Repeat only the stretch of lines below that runs from the line with "## run 2: repair_timing" through the line with "buffers inserted,0,9", unaltered.

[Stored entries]
= = = =
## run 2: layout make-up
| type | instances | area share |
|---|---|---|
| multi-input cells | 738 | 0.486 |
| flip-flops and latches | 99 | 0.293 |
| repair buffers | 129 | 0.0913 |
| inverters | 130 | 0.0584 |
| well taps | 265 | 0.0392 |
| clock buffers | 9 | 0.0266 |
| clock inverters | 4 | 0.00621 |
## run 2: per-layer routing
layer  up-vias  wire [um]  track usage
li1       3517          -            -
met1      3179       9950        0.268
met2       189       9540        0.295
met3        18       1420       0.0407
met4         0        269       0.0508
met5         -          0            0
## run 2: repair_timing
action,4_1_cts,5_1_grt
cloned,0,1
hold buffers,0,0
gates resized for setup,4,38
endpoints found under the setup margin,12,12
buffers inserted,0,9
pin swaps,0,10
File: src/rtl/qspi_engine.sv
// Quad-SPI flash transaction engine: opcode, address, dummy and data phases
// in x1 or x4 mode, with one chip select per flash bank.
module qspi_engine #(
   parameter int CLK_DIV = 2,
   parameter int NB      = 2
) (
   input  logic          clk,
   input  logic          resetn,
   input  logic [31:0]   qspi_cmd,
   input  logic [31:0]   qspi_bankmap,
   input  logic [31:0]   qspi_addr,
   input  logic [63:0]   qspi_wdata,
   input  logic          qspi_start,
   output logic [63:0]   qspi_rdata,
   output logic          qspi_idle,
   output logic          spi_sck,
   output logic [NB-1:0] spi_cs_n,
   output logic [3:0]    dq_o,
   output logic [3:0]    dq_oe,
   input  logic [3:0]    dq_i
);
   typedef enum logic [2:0] {
      S_IDLE, S_CS_SETUP, S_OPCODE, S_ADDR, S_DUMMY, S_DATA, S_CS_HOLD, S_CS_GAP
   } state_t;

   localparam logic [7:0] DIV_LOAD = 8'(CLK_DIV - 1);

   state_t      state, nxt;
   logic [7:0]  div_cnt;
   logic [6:0]  bit_cnt;
   logic [63:0] sr;
   logic [7:0]  opcode;
   logic [2:0]  n_addr;
   logic [3:0]  n_dummy, n_data;
   logic        is_write, is_quad;
   logic [31:0] addr_r;
   logic [63:0] wdata_r;

   logic [2:0]  cmd_na;
   logic [3:0]  cmd_nb;
   logic        tick, wide, ld_wide;
   logic [63:0] sr_sh, ld_sr;
   logic [6:0]  ld_cnt;
   logic [3:0]  ld_oe, ld_o, sh_o;
   logic        unused_ok;

   assign cmd_na    = (qspi_cmd[10:8] > 3'd4)  ? 3'd4 : qspi_cmd[10:8];
   assign cmd_nb    = (qspi_cmd[18:15] > 4'd8) ? 4'd8 : qspi_cmd[18:15];
   assign unused_ok = ^{qspi_cmd[31:21], qspi_bankmap};

   assign tick  = (div_cnt == 8'd0);
   assign wide  = is_quad && (state != S_OPCODE);
   assign sr_sh = wide ? {sr[59:0], 4'd0} : {sr[62:0], 1'b0};
   assign sh_o  = wide ? sr_sh[63:60] : {3'b000, sr_sh[63]};

   // Phase that follows the current one, skipping empty phases.
   always_comb begin
      // NOTE: every always_comb output gets a default first so no latch is inferred.
      nxt = S_CS_HOLD;
      case (state)
         S_CS_SETUP: nxt = S_OPCODE;
         S_OPCODE: begin
            if (n_addr != 3'd0)       nxt = S_ADDR;
            else if (n_dummy != 4'd0) nxt = S_DUMMY;
            else if (n_data != 4'd0)  nxt = S_DATA;
         end
         S_ADDR: begin
            if (n_dummy != 4'd0)      nxt = S_DUMMY;
            else if (n_data != 4'd0)  nxt = S_DATA;
         end
         S_DUMMY: if (n_data != 4'd0) nxt = S_DATA;
         default: ;
      endcase
   end

   // Shift-register image, SCK count and lane enables loaded on entry to nxt.
   always_comb begin
      ld_sr  = '0;
      ld_cnt = '0;
      ld_oe  = '0;
      case (nxt)
         S_OPCODE: begin
            ld_sr  = {opcode, 56'd0};
            ld_cnt = 7'd8;
            ld_oe  = 4'b0001;
         end
         S_ADDR: begin
            ld_sr  = {addr_r << {3'd4 - n_addr, 3'b000}, 32'd0};
            ld_cnt = is_quad ? {3'd0, n_addr, 1'b0} : {1'b0, n_addr, 3'b000};
            ld_oe  = is_quad ? 4'hF : 4'h1;
         end
         S_DUMMY: ld_cnt = {3'd0, n_dummy};
         S_DATA: begin
            ld_cnt = is_quad ? {2'd0, n_data, 1'b0} : {n_data, 3'b000};
            if (is_write) begin
               ld_sr = wdata_r << {4'd8 - n_data, 3'b000};
               ld_oe = is_quad ? 4'hF : 4'h1;
            end else begin
               ld_oe = is_quad ? 4'h0 : 4'h1;
            end
         end
         default: ;
      endcase
      ld_wide = is_quad && (nxt != S_OPCODE);
      ld_o    = ld_wide ? ld_sr[63:60] : {3'b000, ld_sr[63]};
   end

   always_ff @(posedge clk or negedge resetn) begin
      if (!resetn) begin
         state      <= S_IDLE;
         div_cnt    <= '0;
         bit_cnt    <= '0;
         sr         <= '0;
         opcode     <= '0;
         n_addr     <= '0;
         n_dummy    <= '0;
         n_data     <= '0;
         is_write   <= 1'b0;
         is_quad    <= 1'b0;
         addr_r     <= '0;
         wdata_r    <= '0;
         qspi_rdata <= '0;
         qspi_idle  <= 1'b1;
         spi_sck    <= 1'b0;
         spi_cs_n   <= '1;
         dq_o       <= '0;
         dq_oe      <= '0;
      end else begin
         // NOTE: sequential state uses non-blocking assignments so every register sees pre-edge values.
         if (state != S_IDLE) div_cnt <= tick ? DIV_LOAD : div_cnt - 8'd1;
         case (state)
            S_IDLE: if (qspi_start) begin
               opcode     <= qspi_cmd[7:0];
               n_addr     <= cmd_na;
               n_dummy    <= qspi_cmd[14:11];
               n_data     <= cmd_nb;
               is_write   <= qspi_cmd[19];
               is_quad    <= qspi_cmd[20];
               addr_r     <= qspi_addr;
               wdata_r    <= qspi_wdata;
               qspi_rdata <= '0;
               qspi_idle  <= 1'b0;
               spi_cs_n   <= ~qspi_bankmap[NB-1:0];
               div_cnt    <= DIV_LOAD;
               state      <= S_CS_SETUP;
            end
            S_CS_SETUP, S_OPCODE, S_ADDR, S_DUMMY, S_DATA: if (tick) begin
               if (state != S_CS_SETUP && !spi_sck) begin
                  // Rising SCK: the flash has had a full low half-period to drive DQ.
                  spi_sck <= 1'b1;
                  if (state == S_DATA && !is_write)
                     qspi_rdata <= is_quad ? {qspi_rdata[59:0], dq_i}
                                           : {qspi_rdata[62:0], dq_i[1]};
               end else begin
                  spi_sck <= 1'b0;
                  if (state == S_CS_SETUP || bit_cnt == 7'd1) begin
                     state   <= nxt;
                     sr      <= ld_sr;
                     bit_cnt <= ld_cnt;
                     dq_o    <= ld_o;
                     dq_oe   <= ld_oe;
                  end else begin
                     sr      <= sr_sh;
                     bit_cnt <= bit_cnt - 7'd1;
                     dq_o    <= sh_o;
                  end
               end
            end
            S_CS_HOLD: if (tick) begin
               spi_cs_n <= '1;
               state    <= S_CS_GAP;
            end
            S_CS_GAP: if (tick) begin
               qspi_idle <= 1'b1;
               state     <= S_IDLE;
            end
            default: state <= S_IDLE;
         endcase
      end
   end
endmodule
= = = =
> _Result_
## run 2: repair_timing
action,4_1_cts,5_1_grt
cloned,0,1
hold buffers,0,0
gates resized for setup,4,38
endpoints found under the setup margin,12,12
buffers inserted,0,9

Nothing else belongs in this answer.